[Task description]: From the data below, copy each line that includes the word "clock".

---------- Provided records

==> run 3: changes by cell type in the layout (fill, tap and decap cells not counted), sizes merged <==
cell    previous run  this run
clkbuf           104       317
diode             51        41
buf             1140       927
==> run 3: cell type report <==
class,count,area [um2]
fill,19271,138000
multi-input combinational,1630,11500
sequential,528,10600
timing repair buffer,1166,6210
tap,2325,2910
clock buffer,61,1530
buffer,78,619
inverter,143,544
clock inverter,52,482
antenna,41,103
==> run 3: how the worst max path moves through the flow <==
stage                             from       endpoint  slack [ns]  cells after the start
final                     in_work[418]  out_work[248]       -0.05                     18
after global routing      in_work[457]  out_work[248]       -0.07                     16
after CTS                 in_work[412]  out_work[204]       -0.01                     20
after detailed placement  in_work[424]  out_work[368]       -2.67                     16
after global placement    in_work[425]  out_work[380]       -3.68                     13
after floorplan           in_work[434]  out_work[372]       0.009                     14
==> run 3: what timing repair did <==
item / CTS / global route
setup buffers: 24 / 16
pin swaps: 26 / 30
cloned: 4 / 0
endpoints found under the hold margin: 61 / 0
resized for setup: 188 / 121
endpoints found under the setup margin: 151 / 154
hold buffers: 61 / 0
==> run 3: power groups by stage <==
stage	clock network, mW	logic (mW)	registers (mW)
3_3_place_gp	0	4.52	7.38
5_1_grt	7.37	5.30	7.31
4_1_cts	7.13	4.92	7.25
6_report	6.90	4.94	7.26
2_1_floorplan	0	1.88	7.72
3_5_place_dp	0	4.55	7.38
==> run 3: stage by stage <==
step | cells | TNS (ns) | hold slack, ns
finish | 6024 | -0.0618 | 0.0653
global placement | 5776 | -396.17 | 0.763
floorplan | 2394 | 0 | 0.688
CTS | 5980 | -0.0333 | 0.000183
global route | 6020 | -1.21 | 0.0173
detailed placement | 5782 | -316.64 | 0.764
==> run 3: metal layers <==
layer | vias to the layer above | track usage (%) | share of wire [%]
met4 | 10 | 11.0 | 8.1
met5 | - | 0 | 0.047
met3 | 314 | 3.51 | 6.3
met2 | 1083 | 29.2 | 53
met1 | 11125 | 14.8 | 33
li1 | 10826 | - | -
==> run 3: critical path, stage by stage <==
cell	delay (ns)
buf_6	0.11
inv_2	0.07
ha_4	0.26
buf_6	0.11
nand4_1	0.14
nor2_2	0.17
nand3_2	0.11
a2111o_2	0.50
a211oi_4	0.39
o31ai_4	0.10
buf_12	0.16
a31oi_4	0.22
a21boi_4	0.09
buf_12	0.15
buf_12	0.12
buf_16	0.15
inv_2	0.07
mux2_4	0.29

--------------------
---------- Provided records

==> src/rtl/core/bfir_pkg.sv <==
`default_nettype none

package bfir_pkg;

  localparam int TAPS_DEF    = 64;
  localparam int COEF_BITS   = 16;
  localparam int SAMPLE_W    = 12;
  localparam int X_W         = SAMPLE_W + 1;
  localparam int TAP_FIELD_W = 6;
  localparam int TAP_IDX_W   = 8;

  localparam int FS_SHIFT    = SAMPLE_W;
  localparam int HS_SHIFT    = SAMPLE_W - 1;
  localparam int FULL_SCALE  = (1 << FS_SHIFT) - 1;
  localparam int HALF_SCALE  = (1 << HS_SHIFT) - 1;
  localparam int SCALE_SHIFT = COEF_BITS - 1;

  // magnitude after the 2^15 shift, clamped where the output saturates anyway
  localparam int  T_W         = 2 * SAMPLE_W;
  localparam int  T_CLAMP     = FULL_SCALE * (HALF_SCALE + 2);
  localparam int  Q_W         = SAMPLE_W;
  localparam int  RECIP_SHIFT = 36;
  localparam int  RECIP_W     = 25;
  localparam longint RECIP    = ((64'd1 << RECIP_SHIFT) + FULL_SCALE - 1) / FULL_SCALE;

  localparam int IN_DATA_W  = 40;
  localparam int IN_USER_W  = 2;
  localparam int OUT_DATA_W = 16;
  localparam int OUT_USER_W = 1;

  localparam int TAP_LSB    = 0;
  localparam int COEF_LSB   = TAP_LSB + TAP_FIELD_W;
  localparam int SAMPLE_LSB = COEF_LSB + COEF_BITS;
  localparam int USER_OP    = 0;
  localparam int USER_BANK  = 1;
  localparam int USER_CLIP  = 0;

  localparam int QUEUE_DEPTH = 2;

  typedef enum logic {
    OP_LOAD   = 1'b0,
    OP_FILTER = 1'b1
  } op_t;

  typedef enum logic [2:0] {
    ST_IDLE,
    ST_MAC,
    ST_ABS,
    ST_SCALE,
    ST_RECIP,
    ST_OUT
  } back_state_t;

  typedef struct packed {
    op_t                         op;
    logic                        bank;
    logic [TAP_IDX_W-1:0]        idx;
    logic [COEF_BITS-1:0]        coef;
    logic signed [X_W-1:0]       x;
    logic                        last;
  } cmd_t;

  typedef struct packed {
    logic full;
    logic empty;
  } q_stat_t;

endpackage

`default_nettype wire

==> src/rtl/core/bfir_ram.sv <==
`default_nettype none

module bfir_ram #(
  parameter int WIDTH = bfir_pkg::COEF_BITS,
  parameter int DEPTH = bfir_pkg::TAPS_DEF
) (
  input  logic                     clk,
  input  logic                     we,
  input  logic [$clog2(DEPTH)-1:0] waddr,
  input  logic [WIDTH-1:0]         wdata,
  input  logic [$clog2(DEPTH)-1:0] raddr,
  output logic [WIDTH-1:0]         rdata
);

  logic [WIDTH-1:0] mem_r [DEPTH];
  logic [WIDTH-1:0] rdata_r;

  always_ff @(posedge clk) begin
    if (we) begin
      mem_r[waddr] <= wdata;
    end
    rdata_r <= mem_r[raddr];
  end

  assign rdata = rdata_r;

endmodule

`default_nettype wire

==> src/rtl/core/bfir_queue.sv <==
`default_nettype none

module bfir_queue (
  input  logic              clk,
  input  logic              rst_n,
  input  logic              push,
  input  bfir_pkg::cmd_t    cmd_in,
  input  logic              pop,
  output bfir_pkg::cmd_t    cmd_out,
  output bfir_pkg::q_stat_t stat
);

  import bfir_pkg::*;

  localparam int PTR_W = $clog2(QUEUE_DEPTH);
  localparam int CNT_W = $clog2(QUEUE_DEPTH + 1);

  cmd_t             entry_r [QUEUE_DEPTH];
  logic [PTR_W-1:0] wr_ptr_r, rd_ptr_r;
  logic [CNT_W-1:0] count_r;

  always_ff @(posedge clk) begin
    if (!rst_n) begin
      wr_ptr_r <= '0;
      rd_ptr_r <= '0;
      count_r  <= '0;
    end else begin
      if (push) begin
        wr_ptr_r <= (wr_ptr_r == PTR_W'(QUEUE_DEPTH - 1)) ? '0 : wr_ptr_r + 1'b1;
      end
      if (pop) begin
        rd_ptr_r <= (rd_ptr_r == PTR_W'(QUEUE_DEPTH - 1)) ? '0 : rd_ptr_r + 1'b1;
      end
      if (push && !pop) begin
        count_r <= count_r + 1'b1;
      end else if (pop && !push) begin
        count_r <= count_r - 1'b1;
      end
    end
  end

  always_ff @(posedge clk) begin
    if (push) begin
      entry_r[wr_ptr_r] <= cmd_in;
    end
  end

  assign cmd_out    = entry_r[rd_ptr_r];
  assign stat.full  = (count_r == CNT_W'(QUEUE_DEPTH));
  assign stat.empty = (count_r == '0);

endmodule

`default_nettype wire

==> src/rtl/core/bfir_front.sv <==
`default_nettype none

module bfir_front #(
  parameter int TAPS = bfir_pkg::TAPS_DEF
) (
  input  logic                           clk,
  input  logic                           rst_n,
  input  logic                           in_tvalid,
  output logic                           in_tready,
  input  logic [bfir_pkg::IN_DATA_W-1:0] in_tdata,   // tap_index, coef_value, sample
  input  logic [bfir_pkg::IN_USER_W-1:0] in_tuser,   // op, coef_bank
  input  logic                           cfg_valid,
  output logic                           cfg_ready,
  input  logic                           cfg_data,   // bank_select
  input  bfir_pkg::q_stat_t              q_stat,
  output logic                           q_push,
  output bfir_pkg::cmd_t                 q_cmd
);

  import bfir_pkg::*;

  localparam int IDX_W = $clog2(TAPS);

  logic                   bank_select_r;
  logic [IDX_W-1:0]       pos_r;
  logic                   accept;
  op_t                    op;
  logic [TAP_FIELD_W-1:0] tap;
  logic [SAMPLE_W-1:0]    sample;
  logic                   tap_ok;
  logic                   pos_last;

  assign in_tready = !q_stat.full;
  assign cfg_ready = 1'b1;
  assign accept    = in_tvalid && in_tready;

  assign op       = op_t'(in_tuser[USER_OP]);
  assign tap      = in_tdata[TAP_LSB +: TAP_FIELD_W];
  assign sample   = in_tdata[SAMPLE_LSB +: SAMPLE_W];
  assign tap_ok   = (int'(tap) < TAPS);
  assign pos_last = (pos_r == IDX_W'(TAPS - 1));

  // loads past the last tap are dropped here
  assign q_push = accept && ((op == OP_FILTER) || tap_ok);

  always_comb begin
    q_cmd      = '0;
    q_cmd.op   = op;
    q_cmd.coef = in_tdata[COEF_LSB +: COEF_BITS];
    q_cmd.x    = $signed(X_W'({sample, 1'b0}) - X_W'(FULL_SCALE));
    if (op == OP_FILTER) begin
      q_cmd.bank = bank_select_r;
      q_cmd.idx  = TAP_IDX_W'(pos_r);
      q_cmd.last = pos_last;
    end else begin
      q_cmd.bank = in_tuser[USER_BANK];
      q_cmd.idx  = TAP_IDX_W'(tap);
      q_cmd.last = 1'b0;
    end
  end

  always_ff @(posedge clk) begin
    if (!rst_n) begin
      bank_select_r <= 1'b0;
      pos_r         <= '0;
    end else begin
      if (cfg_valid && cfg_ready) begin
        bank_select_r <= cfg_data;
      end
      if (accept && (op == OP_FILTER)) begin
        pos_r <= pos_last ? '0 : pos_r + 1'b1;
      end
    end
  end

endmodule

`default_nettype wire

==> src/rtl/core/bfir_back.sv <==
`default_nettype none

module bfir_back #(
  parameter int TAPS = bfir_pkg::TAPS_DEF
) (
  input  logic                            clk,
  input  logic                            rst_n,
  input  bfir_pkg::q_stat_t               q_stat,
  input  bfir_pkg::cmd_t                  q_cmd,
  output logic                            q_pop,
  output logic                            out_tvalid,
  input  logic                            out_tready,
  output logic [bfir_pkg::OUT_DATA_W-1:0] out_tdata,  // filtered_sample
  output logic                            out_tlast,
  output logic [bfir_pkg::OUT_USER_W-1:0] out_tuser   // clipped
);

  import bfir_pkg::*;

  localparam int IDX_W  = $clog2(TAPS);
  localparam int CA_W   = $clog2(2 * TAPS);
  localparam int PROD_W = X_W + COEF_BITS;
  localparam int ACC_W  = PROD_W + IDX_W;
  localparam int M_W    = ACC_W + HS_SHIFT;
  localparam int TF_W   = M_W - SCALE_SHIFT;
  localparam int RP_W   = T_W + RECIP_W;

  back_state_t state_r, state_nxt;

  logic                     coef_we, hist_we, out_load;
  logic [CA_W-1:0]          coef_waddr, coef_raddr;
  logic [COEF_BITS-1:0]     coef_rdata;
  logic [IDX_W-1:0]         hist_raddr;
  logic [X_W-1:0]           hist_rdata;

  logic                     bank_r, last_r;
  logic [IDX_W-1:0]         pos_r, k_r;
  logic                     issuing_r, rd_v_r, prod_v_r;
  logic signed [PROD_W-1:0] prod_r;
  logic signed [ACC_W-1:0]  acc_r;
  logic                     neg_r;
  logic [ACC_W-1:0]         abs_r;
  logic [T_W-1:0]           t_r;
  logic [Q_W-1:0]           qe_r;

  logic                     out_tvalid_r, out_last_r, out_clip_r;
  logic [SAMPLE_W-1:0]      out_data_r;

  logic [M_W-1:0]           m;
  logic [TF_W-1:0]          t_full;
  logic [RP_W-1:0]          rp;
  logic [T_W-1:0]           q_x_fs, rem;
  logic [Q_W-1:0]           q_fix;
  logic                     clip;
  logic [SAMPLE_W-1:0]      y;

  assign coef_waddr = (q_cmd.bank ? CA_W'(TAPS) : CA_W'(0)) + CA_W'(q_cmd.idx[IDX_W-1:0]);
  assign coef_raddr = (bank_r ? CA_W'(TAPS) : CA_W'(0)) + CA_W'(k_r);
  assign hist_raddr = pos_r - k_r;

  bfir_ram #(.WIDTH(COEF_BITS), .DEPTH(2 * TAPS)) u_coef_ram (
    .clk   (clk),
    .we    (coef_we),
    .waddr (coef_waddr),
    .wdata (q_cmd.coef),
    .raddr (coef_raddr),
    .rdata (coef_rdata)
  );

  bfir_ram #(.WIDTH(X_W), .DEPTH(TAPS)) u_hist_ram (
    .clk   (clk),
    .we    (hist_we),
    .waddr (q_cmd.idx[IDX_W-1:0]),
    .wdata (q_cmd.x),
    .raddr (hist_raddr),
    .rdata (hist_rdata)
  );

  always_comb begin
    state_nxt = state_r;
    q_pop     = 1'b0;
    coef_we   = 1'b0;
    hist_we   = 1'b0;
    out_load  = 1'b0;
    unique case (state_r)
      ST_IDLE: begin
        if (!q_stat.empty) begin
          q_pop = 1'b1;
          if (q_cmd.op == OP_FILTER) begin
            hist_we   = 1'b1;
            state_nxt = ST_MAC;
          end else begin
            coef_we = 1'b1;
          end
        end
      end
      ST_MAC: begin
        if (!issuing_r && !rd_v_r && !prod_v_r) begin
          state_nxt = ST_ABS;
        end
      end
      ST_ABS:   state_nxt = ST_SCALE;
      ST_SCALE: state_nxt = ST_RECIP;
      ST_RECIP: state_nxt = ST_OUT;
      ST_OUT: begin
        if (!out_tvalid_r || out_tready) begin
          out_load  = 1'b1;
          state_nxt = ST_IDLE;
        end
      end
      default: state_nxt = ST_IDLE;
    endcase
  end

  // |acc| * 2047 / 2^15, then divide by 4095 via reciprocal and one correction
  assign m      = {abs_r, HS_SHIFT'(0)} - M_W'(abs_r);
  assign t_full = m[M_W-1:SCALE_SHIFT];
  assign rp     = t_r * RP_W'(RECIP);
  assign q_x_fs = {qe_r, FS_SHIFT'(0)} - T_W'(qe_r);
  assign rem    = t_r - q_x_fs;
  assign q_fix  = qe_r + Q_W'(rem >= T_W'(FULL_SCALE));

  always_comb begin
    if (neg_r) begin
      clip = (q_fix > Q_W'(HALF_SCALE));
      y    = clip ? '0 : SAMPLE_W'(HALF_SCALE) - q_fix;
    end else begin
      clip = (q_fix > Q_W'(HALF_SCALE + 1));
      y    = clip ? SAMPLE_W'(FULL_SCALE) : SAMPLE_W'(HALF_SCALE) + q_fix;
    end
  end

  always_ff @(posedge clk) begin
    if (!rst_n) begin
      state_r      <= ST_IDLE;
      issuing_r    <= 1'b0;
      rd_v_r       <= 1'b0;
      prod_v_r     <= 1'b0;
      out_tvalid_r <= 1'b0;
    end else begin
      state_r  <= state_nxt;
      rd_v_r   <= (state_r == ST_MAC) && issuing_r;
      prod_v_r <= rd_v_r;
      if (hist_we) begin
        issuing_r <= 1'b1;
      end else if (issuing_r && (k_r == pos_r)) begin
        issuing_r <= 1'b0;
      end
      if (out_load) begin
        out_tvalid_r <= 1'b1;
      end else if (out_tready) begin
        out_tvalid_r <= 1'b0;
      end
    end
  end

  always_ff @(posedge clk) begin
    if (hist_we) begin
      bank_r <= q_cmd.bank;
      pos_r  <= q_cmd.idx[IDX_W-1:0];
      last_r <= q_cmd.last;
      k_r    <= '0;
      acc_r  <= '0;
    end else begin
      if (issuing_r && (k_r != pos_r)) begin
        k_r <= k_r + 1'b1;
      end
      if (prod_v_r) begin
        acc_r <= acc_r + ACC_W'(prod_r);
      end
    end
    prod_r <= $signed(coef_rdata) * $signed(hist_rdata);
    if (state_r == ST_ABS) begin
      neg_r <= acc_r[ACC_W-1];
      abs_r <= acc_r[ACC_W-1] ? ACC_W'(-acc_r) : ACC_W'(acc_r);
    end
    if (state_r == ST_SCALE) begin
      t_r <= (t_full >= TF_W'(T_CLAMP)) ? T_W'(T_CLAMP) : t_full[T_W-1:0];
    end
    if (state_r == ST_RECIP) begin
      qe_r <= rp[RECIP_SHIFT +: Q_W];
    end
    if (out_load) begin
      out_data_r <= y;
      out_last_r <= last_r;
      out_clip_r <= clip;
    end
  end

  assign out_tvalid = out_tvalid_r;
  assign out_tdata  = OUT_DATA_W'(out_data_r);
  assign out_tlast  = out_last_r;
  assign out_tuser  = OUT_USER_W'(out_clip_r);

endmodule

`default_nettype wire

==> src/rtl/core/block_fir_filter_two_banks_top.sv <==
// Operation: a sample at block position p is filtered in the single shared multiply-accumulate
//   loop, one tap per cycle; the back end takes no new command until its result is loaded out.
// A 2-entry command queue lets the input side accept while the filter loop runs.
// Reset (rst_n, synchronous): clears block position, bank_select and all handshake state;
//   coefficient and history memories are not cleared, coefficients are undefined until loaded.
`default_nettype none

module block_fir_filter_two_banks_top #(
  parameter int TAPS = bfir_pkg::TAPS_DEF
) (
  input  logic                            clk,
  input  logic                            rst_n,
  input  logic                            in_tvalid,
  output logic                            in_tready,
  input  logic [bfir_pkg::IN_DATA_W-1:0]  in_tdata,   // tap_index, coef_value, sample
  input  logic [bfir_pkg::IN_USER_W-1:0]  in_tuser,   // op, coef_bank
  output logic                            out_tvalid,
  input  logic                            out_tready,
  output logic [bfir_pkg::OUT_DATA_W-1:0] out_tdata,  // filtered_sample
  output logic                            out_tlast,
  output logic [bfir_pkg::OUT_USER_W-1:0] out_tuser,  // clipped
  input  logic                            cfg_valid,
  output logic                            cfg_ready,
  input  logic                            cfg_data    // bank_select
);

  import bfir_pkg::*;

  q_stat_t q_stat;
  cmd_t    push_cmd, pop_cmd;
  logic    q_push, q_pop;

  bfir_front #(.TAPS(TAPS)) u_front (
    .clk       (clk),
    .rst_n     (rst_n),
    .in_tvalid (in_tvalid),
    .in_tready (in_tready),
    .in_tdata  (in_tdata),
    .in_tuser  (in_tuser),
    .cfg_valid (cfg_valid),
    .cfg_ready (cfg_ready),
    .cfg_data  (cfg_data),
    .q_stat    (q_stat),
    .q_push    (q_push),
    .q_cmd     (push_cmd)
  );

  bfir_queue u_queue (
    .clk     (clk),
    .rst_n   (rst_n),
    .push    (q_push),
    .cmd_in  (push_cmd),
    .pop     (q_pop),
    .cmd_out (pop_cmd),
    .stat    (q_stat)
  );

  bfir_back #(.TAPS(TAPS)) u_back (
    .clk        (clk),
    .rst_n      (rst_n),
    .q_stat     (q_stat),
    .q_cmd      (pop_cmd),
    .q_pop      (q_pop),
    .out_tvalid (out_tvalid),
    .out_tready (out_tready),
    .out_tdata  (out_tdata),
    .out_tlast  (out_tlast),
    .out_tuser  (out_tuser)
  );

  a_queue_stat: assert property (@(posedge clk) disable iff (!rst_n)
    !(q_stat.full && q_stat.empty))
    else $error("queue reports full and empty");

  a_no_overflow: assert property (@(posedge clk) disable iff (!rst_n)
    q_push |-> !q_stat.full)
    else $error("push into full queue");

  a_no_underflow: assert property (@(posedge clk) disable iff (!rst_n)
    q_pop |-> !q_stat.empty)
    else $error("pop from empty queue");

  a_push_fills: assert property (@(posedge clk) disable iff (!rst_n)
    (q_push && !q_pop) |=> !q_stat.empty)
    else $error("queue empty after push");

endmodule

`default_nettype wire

--------------------

[Your response]:
clock buffer,61,1530
clock inverter,52,482
stage	clock network, mW	logic (mW)	registers (mW)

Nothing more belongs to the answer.